Foreign relations
Canada’s contacts with the world in 1900 were almost wholly through Great Britain and the United States. Indeed, Canada’s formal relations with other countries were conducted only through the British Foreign Office because Canada, though self-governing, was still a colony and thus had no independent diplomatic status.
In the late 19th century Canada’s dependence on Great Britain raised the question of whether Canada might be expected, on its own decision, to take some part in Britain’s imperial wars. The British colonial secretary Joseph Chamberlain was anxious that the dominion should at least be committed in principle to supporting the mother country. Laurier, at the colonial conference of 1897, remained silent on the issue; thereafter he claimed that the Canadian Parliament had the power to decide whether or not Canada would take any action. When the South African War broke out in 1899, many English Canadians actively urged participation, but some French Canadians, led by Bourassa, were actively opposed. A compromise was reached, by which Canada sent volunteers to serve under British command and with British pay, but the rift between French and English Canadians had been further exacerbated. Also, Britain’s naval competition with Germany made Britain eager to have colonial help, preferably by contributions in money or by the colonies’ assuming their own naval defense. Again Laurier sought a compromise. In 1910 he established a Canadian navy, though in time of war the navy was to be placed under British command. The measure was bitterly opposed by the nationalists in Quebec, who argued that conscription in Britain’s army would follow. Their clamorous opposition led to the defeat of the government candidate in a Quebec by-election, foreshadowing Laurier’s fall from power in 1911.
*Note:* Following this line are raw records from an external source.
File: src/design/frem_pkg.sv
// shared types and constants for the binary32 remainder block
`timescale 1ns / 1ps
`default_nettype none
package frem_pkg;
    localparam logic [31:0] SIGN_MASK  = 32'h8000_0000;
    localparam logic [31:0] ABS_MASK   = 32'h7fff_ffff;
    localparam logic [31:0] EXP_ALL    = 32'h7f80_0000;
    localparam logic [31:0] HIDDEN_BIT = 32'h0080_0000;
    localparam logic [31:0] FRAC_MASK  = 32'h007f_ffff;
    localparam logic [31:0] QNAN_BITS  = 32'h7fc0_0000;
    localparam int          MIN_EXP    = -126;
    localparam int          EXP_BIAS   = 127;
    localparam int          QDEPTH     = 2;

    // front decision for one word
    localparam logic [1:0] KIND_DIRECT = 2'd0;
    localparam logic [1:0] KIND_LOOP   = 2'd1;

    // classified job handed from front to back
    typedef struct packed {
        logic [1:0]  kind;
        logic [31:0] direct;
        logic        sign;
        logic [9:0]  ex;      // signed unbiased exponent of dividend
        logic [9:0]  ey;      // signed unbiased exponent of divisor
        logic [31:0] mx;      // raw magnitudes, normalized in back end
        logic [31:0] my;
    } job_t;
endpackage
`default_nettype wire

File: src/design/frem_front.sv
// front end: classify operands and push jobs into a small queue
`timescale 1ns / 1ps
`default_nettype none
module frem_front import frem_pkg::*; (
    input  wire logic        clk,
    input  wire logic        rst_n,
    input  wire logic        in_valid,
    output logic             in_stall,
    input  wire logic [31:0] dividend_bits,
    input  wire logic [31:0] divisor_bits,
    output logic             job_valid,
    input  wire logic        job_take,
    output job_t             job
);
    job_t       q_reg [QDEPTH];
    logic       wp_reg, rp_reg;
    logic [1:0] cnt_reg;
    logic [31:0] ax, ay;
    job_t       nj;

    assign ax = dividend_bits & ABS_MASK;
    assign ay = divisor_bits & ABS_MASK;

    // special cases and raw exponents
    always_comb
    begin
        nj = '0;
        nj.sign = dividend_bits[31];
        nj.mx = ax;
        nj.my = ay;
        nj.ex = (ax >= HIDDEN_BIT) ? 10'({2'b0, ax[30:23]} - 10'(EXP_BIAS)) : 10'(MIN_EXP);
        nj.ey = (ay >= HIDDEN_BIT) ? 10'({2'b0, ay[30:23]} - 10'(EXP_BIAS)) : 10'(MIN_EXP);
        nj.kind = KIND_DIRECT;
        if (ay == 32'd0 || ax >= EXP_ALL || ay > EXP_ALL)
            nj.direct = QNAN_BITS;
        else if (ax < ay)
            nj.direct = dividend_bits;
        else if (ax == ay)
            nj.direct = dividend_bits & SIGN_MASK;
        else
            nj.kind = KIND_LOOP;
    end

    assign in_stall  = (cnt_reg == 2'(QDEPTH));
    assign job_valid = (cnt_reg != 2'd0);
    assign job       = q_reg[rp_reg];

    // queue storage
    always_ff @(posedge clk)
    begin
        if (in_valid && !in_stall)
            q_reg[wp_reg] <= nj;
    end

    // queue pointers
    always_ff @(posedge clk or negedge rst_n)
    begin
        if (!rst_n)
        begin
            wp_reg <= 1'b0;
            rp_reg <= 1'b0;
            cnt_reg <= 2'd0;
        end
        else
        begin
            if (in_valid && !in_stall)
                wp_reg <= ~wp_reg;
            if (job_take && job_valid)
                rp_reg <= ~rp_reg;
            cnt_reg <= cnt_reg + 2'(in_valid && !in_stall) - 2'(job_take && job_valid);
        end
    end

    a_no_overflow: assert property (@(posedge clk) disable iff (!rst_n)
        cnt_reg <= 2'(QDEPTH)) else $error("queue overflow");
    a_full_stall: assert property (@(posedge clk) disable iff (!rst_n)
        (cnt_reg == 2'(QDEPTH)) |-> in_stall) else $error("full without stall");
    a_take_valid: assert property (@(posedge clk) disable iff (!rst_n)
        (cnt_reg == 2'd0) |-> !job_valid) else $error("empty queue valid");
endmodule
`default_nettype wire

File: src/design/frem_back.sv
// back end: normalize, shift-subtract loop, renormalize, pack
`timescale 1ns / 1ps
`default_nettype none
module frem_back import frem_pkg::*; (
    input  wire logic        clk,
    input  wire logic        rst_n,
    input  wire logic        job_valid,
    output logic             job_take,
    input  job_t             job,
    output logic             out_valid,
    input  wire logic        out_stall,
    output logic [31:0]      remainder_bits
);
    localparam logic [2:0] S_IDLE = 3'd0;
    localparam logic [2:0] S_NORM = 3'd1;
    localparam logic [2:0] S_LOOP = 3'd2;
    localparam logic [2:0] S_REN  = 3'd3;
    localparam logic [2:0] S_SUB  = 3'd4;
    localparam logic [2:0] S_OUT  = 3'd5;

    logic [2:0]  st_reg, st_next;
    logic [24:0] mx_reg, mx_next;
    logic [23:0] my_reg, my_next;
    logic [9:0]  ex_reg, ex_next, ey_reg, ey_next;
    logic [8:0]  steps_reg, steps_next;
    logic        sign_reg, sign_next;
    logic [31:0] res_reg, res_next;
    logic        ov_reg, ov_next;
    logic [9:0]  sh;
    logic [31:0] packed_w;

    // result packing, with a right shift for subnormal results
    always_comb
    begin
        sh = 10'(MIN_EXP) - ey_reg;
        if (!ey_reg[9] || $signed(ey_reg) >= MIN_EXP)
            packed_w = {sign_reg, 8'(ey_reg + 10'(EXP_BIAS)), mx_reg[22:0]};
        else if ($signed(sh) > 31)
            packed_w = {sign_reg, 31'd0};
        else
            packed_w = {sign_reg, 31'(32'(mx_reg[23:0]) >> sh[4:0])};
    end

    assign job_take       = (st_reg == S_IDLE) && (!ov_reg || !out_stall);
    assign out_valid      = ov_reg;
    assign remainder_bits = res_reg;

    // sequencer
    always_comb
    begin
        st_next = st_reg; mx_next = mx_reg; my_next = my_reg;
        ex_next = ex_reg; ey_next = ey_reg; steps_next = steps_reg;
        sign_next = sign_reg; res_next = res_reg;
        ov_next = ov_reg && out_stall;
        unique case (st_reg)
            S_IDLE:
            begin
                if (job_valid && job_take)
                begin
                    sign_next = job.sign;
                    if (job.kind == KIND_DIRECT)
                    begin
                        res_next = job.direct;
                        ov_next = 1'b1;
                    end
                    else
                    begin
                        mx_next = {1'b0, (job.mx >= HIDDEN_BIT), job.mx[22:0]};
                        my_next = {(job.my >= HIDDEN_BIT), job.my[22:0]};
                        ex_next = job.ex; ey_next = job.ey;
                        st_next = S_NORM;
                    end
                end
            end
            S_NORM:
            begin
                // one left shift a cycle for subnormal operands
                if (!mx_reg[23])
                begin
                    mx_next = {mx_reg[23:0], 1'b0}; ex_next = ex_reg - 10'd1;
                end
                else if (!my_reg[23])
                begin
                    my_next = {my_reg[22:0], 1'b0}; ey_next = ey_reg - 10'd1;
                end
                else
                begin
                    steps_next = 9'(ex_reg - ey_reg);
                    st_next = S_LOOP;
                end
            end
            S_LOOP:
            begin
                if (steps_reg == 9'd0)
                    st_next = S_SUB;
                else if (mx_reg < {1'b0, my_reg})
                begin
                    mx_next = {mx_reg[23:0], 1'b0}; steps_next = steps_reg - 9'd1;
                end
                else if (mx_reg == {1'b0, my_reg})
                begin
                    res_next = {sign_reg, 31'd0}; st_next = S_OUT;
                end
                else
                begin
                    mx_next = {mx_reg[23:0] - my_reg, 1'b0};
                    steps_next = steps_reg - 9'd1;
                end
            end
            S_SUB:
            begin
                mx_next = (mx_reg >= {1'b0, my_reg}) ? mx_reg - {1'b0, my_reg} : mx_reg;
                if (mx_next == 25'd0)
                begin
                    res_next = {sign_reg, 31'd0}; st_next = S_OUT;
                end
                else
                    st_next = S_REN;
            end
            S_REN:
            begin
                if (!mx_reg[23])
                begin
                    mx_next = {mx_reg[23:0], 1'b0}; ey_next = ey_reg - 10'd1;
                end
                else
                begin
                    res_next = packed_w; st_next = S_OUT;
                end
            end
            S_OUT:
            begin
                if (!ov_reg || !out_stall)
                begin
                    ov_next = 1'b1; st_next = S_IDLE;
                end
            end
            default: st_next = S_IDLE;
        endcase
    end

    // state registers
    always_ff @(posedge clk or negedge rst_n)
    begin
        if (!rst_n)
        begin
            st_reg <= S_IDLE;
            ov_reg <= 1'b0;
        end
        else
        begin
            st_reg <= st_next;
            ov_reg <= ov_next;
        end
    end

    // datapath registers
    always_ff @(posedge clk)
    begin
        mx_reg <= mx_next; my_reg <= my_next;
        ex_reg <= ex_next; ey_reg <= ey_next;
        steps_reg <= steps_next; sign_reg <= sign_next; res_reg <= res_next;
    end

    a_hold: assert property (@(posedge clk) disable iff (!rst_n)
        (ov_reg && out_stall) |=> $stable(res_reg)) else $error("result changed");
    a_bound: assert property (@(posedge clk) disable iff (!rst_n)
        (st_reg == S_LOOP) |-> (mx_reg < {my_reg, 1'b0})) else $error("loop bound");
    a_take: assert property (@(posedge clk) disable iff (!rst_n)
        job_take |-> (st_reg == S_IDLE)) else $error("take while busy");
endmodule
`default_nettype wire

File: src/design/float_remainder_binary32.sv
// top level of the binary32 truncated remainder unit
// special cases take a direct path; otherwise the back loop normalizes subnormal
//   operands, shift-subtracts over the exponent difference and renormalizes
// back end holds one word at a time; a two-entry queue decouples front and back
// reset: rst_n asynchronous active low clears queue and sequencer
`timescale 1ns / 1ps
`default_nettype none
module float_remainder_binary32 import frem_pkg::*; (
    input  wire logic        clk,
    input  wire logic        rst_n,
    input  wire logic        in_valid,
    output logic             in_stall,
    input  wire logic [31:0] dividend_bits,
    input  wire logic [31:0] divisor_bits,
    output logic             out_valid,
    input  wire logic        out_stall,
    output logic [31:0]      remainder_bits
);
    logic job_valid, job_take;
    job_t job;

    frem_front u_front (.clk, .rst_n, .in_valid, .in_stall, .dividend_bits,
        .divisor_bits, .job_valid, .job_take, .job);
    frem_back u_back (.clk, .rst_n, .job_valid, .job_take, .job, .out_valid,
        .out_stall, .remainder_bits);
endmodule
`default_nettype wire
Canada’s relations with the United States were close, but there had been a long record of border disputes, the settlements of which frequently were resented, rightly or wrongly, by Canadians. Canada and the United States also clashed over fishing rights in the North Atlantic and, in the 1890s, over the sealing industry in the Pacific. Raids by the Fenians (Irish supporters of an uprising against British rule) in Canada at the time of confederation symbolized another cause of strain: the Irish American hatred of England and suspicion of Canada as a British colony. Relations worsened over the disputed Alaskan panhandle boundary. The line laid down by treaty between Great Britain and Russia had not since 1867 been marked on the ground by the United States and Canada. It became an urgent issue in 1897 with the Klondike gold rush, as the principal access to the goldfields was through the panhandle, and the disputed territory might contain gold. Canada claimed a line that would have put the heads of major inlets in Canadian territory—thereby giving Canada free access to the Yukon Territory (now Yukon). The United States claimed a boundary that would have excluded Canada from the sea. A joint commission of Americans, British, and Canadians found in favour of almost the whole of the American claim, the one British jurist voting with the three Americans. The decision was bitterly resented in Canada, though Canada’s case had in fact been weak. The episode forced Canada to recognize that it must be prepared to look out for itself, prompting the rise of a new sense of Canadian nationalism.
Two results followed. In preparation for Canadians handling their own foreign affairs, the Department of External Affairs was created in 1909. In addition, to settle long-standing disagreements with the United States, the Permanent Joint Commission on Boundary Waters was also established in 1909, and the following year the long-vexed Atlantic fisheries issues were finally settled. As the United States was beginning to turn to Canada as an outlet for investment and as a source of raw materials, particularly minerals and newsprint, relations between Canada and the United States assumed a new guise. An exchange of ideas began on a new scale, particularly in the ideas of the Progressive movement, which advocated a wide range of reforms to combat the growing social evils caused by industrialism. These ideas were influential on both sides of the border, in Canada sometimes more than in the United States, as when the publicly owned and operated Ontario Hydro-Electric Power Commission was created in 1906. To some degree these developments were upset by the Canadian elections of 1911, when the Conservative Party under Robert Laird Borden defeated Laurier’s Liberals. The campaign was dominated by two issues: Laurier’s naval policy, which was stimulated by Britain’s defense needs in Europe, and a proposed reciprocal trade agreement with the United States. In Quebec the naval policy was denounced as imperialistic. Borden, backed by the business community and renegade Liberals, attacked the reciprocal trade agreement as a sellout of Canada’s British birthright and won a convincing victory. However, Borden’s victory did not interrupt the growth of the Canadian-American relationship.
Although burdened by demands for the distribution of patronage, Borden tried to institute more progressive policies after taking office, but foreign policy issues and defense questions dominated the first years of his government. He struggled to establish a policy of direct cash aid for Britain’s naval building program, in return for a voice in imperial policies that affected Canada. However, he was defeated by the Liberal-dominated Senate and rebuffed by the British. When World War I broke out in August 1914, Canada was almost totally unprepared.